TASK ITEM:
How many of the lines below have "their" in them? Say the number and nothing more.

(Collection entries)
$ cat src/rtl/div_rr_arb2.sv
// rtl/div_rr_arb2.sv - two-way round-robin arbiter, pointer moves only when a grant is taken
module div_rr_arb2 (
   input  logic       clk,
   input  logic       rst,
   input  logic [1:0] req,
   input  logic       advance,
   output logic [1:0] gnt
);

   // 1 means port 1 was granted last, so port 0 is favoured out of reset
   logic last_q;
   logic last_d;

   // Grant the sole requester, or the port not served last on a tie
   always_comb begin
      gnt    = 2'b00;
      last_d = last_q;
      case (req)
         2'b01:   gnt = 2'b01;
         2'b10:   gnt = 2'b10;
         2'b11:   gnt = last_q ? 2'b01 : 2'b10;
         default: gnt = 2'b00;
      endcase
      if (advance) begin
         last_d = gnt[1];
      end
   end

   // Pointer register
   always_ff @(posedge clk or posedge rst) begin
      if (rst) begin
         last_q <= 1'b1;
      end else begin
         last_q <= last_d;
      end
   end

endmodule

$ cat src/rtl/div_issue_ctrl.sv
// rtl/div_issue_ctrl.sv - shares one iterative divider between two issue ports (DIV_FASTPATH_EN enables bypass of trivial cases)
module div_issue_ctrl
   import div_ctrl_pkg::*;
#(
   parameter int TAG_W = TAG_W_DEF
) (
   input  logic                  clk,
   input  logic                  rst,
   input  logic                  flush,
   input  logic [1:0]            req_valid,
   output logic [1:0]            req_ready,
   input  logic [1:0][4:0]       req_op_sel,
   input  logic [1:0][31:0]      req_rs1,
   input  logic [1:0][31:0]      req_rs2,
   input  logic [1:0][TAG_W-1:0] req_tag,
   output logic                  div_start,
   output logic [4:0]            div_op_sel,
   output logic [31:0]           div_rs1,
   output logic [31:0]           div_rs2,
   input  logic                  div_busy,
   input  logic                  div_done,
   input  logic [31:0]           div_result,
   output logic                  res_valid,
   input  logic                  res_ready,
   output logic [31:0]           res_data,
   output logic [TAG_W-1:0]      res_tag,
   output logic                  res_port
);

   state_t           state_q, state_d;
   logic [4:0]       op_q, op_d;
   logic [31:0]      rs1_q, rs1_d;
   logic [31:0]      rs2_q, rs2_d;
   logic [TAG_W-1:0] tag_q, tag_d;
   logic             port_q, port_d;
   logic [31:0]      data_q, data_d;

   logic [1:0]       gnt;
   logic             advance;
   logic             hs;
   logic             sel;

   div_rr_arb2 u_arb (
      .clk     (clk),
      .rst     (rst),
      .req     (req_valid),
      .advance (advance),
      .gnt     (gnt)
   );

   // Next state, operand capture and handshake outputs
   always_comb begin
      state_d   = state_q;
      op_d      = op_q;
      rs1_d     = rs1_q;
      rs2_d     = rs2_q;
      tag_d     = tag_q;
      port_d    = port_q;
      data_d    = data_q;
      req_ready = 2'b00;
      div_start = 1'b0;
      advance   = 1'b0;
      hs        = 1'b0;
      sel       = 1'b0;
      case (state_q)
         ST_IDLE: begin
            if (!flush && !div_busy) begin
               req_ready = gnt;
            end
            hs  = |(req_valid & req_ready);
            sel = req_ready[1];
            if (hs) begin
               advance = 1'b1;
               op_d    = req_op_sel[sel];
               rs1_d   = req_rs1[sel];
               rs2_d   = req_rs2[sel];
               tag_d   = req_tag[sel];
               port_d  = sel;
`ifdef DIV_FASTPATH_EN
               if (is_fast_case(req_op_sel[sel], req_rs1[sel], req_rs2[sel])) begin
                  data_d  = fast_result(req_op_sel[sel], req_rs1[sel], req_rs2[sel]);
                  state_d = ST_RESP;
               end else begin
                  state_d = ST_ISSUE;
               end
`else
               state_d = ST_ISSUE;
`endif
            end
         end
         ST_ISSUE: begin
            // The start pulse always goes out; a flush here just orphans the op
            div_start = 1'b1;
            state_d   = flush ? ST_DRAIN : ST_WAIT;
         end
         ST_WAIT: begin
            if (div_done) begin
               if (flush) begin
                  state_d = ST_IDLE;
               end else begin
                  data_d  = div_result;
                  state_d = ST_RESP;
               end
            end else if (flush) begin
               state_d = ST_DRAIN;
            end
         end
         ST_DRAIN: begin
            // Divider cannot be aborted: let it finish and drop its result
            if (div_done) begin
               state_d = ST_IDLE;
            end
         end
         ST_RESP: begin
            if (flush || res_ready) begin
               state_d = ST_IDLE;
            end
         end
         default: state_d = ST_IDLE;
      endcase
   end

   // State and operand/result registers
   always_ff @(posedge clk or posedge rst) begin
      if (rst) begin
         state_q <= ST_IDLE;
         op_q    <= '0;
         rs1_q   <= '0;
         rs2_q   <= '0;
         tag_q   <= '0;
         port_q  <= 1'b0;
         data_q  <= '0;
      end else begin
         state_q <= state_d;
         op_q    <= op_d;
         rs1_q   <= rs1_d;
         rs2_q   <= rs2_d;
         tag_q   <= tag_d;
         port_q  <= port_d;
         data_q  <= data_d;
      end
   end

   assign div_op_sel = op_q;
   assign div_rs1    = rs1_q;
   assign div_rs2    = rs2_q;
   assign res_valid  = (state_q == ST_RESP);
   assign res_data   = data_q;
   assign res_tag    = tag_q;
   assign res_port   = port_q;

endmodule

--

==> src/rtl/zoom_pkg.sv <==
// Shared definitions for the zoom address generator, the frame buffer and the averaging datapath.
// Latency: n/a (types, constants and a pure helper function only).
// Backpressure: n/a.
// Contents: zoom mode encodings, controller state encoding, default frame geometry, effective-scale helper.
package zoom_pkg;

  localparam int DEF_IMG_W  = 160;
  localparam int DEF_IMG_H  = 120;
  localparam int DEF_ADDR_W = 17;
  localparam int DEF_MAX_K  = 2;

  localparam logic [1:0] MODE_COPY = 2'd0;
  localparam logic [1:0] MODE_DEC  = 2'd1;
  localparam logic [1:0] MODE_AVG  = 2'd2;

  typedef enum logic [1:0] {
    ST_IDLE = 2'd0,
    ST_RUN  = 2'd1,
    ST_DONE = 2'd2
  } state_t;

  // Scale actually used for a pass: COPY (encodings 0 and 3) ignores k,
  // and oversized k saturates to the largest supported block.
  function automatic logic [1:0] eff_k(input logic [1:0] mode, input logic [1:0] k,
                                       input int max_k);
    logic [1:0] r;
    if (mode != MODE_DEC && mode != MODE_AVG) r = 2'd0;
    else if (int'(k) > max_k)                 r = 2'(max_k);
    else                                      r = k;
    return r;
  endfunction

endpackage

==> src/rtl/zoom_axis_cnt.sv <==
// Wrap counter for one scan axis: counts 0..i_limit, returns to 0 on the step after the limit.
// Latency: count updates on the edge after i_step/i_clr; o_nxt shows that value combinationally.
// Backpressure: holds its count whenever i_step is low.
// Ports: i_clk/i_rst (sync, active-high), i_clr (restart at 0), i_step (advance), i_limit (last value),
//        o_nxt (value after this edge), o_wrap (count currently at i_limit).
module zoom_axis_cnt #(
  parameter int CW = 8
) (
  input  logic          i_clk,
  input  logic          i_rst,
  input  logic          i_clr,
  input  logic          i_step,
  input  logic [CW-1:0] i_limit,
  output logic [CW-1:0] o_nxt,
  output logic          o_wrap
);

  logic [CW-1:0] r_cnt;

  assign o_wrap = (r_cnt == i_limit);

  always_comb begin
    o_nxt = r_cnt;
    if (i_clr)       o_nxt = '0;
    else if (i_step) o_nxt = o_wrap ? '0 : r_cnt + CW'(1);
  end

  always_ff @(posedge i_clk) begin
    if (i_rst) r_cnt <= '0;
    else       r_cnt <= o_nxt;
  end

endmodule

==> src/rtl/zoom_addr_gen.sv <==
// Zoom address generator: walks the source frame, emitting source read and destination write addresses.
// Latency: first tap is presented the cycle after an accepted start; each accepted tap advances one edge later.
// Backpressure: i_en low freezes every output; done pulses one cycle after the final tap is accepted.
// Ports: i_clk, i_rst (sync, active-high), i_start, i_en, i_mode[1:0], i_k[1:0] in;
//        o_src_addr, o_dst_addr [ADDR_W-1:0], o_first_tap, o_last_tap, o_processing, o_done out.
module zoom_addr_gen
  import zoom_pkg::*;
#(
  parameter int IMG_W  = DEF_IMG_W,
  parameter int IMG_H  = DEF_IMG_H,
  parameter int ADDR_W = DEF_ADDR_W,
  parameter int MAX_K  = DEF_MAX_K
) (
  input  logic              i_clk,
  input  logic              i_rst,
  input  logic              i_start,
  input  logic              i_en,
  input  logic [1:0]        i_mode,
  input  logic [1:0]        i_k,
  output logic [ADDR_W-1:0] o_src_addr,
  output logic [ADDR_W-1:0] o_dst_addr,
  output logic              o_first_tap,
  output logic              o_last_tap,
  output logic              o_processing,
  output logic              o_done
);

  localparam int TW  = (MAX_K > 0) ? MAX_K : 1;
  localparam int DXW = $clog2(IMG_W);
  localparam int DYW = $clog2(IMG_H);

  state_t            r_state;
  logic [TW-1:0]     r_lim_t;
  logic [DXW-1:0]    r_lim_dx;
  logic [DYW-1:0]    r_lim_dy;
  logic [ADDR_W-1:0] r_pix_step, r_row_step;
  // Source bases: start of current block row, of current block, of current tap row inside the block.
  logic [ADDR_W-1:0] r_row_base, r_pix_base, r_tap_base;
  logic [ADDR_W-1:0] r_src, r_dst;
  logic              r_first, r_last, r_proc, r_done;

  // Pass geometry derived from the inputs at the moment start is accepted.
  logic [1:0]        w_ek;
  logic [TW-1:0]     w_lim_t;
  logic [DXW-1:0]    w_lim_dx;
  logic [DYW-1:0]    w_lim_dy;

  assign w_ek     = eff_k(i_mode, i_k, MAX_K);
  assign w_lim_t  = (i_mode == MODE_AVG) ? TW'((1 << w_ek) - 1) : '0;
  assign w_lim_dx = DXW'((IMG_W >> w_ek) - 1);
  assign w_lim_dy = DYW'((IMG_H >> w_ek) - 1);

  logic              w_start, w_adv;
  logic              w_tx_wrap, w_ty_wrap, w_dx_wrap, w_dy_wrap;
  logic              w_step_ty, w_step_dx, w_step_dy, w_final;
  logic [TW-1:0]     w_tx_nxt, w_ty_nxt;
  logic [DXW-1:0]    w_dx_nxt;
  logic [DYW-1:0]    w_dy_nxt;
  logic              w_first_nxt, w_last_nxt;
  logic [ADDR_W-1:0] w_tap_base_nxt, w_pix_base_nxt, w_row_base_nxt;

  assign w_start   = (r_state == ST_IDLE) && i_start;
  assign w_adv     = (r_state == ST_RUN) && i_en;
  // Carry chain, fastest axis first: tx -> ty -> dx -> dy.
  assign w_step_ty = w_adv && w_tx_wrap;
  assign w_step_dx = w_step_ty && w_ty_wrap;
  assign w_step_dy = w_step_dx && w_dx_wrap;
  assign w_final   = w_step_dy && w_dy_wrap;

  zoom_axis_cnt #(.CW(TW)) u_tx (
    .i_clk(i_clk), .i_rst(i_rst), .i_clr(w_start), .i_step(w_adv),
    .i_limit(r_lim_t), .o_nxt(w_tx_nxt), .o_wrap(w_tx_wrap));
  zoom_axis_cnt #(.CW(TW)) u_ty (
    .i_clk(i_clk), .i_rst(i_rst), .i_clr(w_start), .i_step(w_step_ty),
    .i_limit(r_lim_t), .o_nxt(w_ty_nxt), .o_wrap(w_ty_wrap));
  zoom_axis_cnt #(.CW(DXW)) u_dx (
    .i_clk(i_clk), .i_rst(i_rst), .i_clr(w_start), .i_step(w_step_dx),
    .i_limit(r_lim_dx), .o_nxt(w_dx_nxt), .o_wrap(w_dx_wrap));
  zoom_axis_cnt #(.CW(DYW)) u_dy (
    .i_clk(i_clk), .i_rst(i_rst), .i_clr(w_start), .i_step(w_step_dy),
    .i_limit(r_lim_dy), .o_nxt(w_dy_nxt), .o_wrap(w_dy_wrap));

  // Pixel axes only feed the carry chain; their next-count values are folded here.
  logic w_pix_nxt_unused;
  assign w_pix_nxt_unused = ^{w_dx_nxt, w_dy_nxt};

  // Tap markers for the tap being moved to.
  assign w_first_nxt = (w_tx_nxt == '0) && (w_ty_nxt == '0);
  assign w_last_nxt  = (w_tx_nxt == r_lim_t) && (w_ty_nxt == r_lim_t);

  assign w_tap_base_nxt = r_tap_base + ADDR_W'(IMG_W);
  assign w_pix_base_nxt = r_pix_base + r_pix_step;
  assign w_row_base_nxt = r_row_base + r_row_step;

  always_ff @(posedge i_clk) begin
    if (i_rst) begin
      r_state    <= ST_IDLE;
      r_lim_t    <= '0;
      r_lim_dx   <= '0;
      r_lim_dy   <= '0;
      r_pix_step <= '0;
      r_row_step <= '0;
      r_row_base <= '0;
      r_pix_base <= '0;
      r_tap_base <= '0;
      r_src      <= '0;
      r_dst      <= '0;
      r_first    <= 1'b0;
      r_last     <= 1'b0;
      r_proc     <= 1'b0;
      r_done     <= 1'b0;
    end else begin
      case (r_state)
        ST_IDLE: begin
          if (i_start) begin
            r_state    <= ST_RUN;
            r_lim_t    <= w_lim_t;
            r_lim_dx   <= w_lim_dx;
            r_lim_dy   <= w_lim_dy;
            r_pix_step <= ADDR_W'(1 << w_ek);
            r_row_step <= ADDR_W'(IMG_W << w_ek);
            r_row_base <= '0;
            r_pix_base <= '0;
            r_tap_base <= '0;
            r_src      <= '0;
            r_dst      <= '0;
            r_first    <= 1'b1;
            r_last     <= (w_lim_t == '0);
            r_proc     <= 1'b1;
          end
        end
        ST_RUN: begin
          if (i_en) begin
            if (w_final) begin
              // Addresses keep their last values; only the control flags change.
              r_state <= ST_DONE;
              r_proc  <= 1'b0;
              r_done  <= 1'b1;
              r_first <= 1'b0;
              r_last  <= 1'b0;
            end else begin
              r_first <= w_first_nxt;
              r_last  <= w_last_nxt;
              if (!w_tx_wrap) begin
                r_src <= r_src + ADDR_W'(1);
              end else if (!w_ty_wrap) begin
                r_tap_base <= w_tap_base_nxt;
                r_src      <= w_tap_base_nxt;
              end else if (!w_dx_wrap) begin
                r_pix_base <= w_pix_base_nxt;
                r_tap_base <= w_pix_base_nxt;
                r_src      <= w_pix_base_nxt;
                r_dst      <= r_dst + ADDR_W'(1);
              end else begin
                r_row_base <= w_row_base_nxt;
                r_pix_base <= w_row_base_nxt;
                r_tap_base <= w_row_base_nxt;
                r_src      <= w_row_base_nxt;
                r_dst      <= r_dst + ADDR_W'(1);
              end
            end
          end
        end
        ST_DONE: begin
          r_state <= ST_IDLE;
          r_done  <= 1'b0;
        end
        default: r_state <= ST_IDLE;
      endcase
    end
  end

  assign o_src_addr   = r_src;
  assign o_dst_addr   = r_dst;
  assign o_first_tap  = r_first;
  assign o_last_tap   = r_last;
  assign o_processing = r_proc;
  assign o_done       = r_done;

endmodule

RESPONSE TO THIS TASK:
2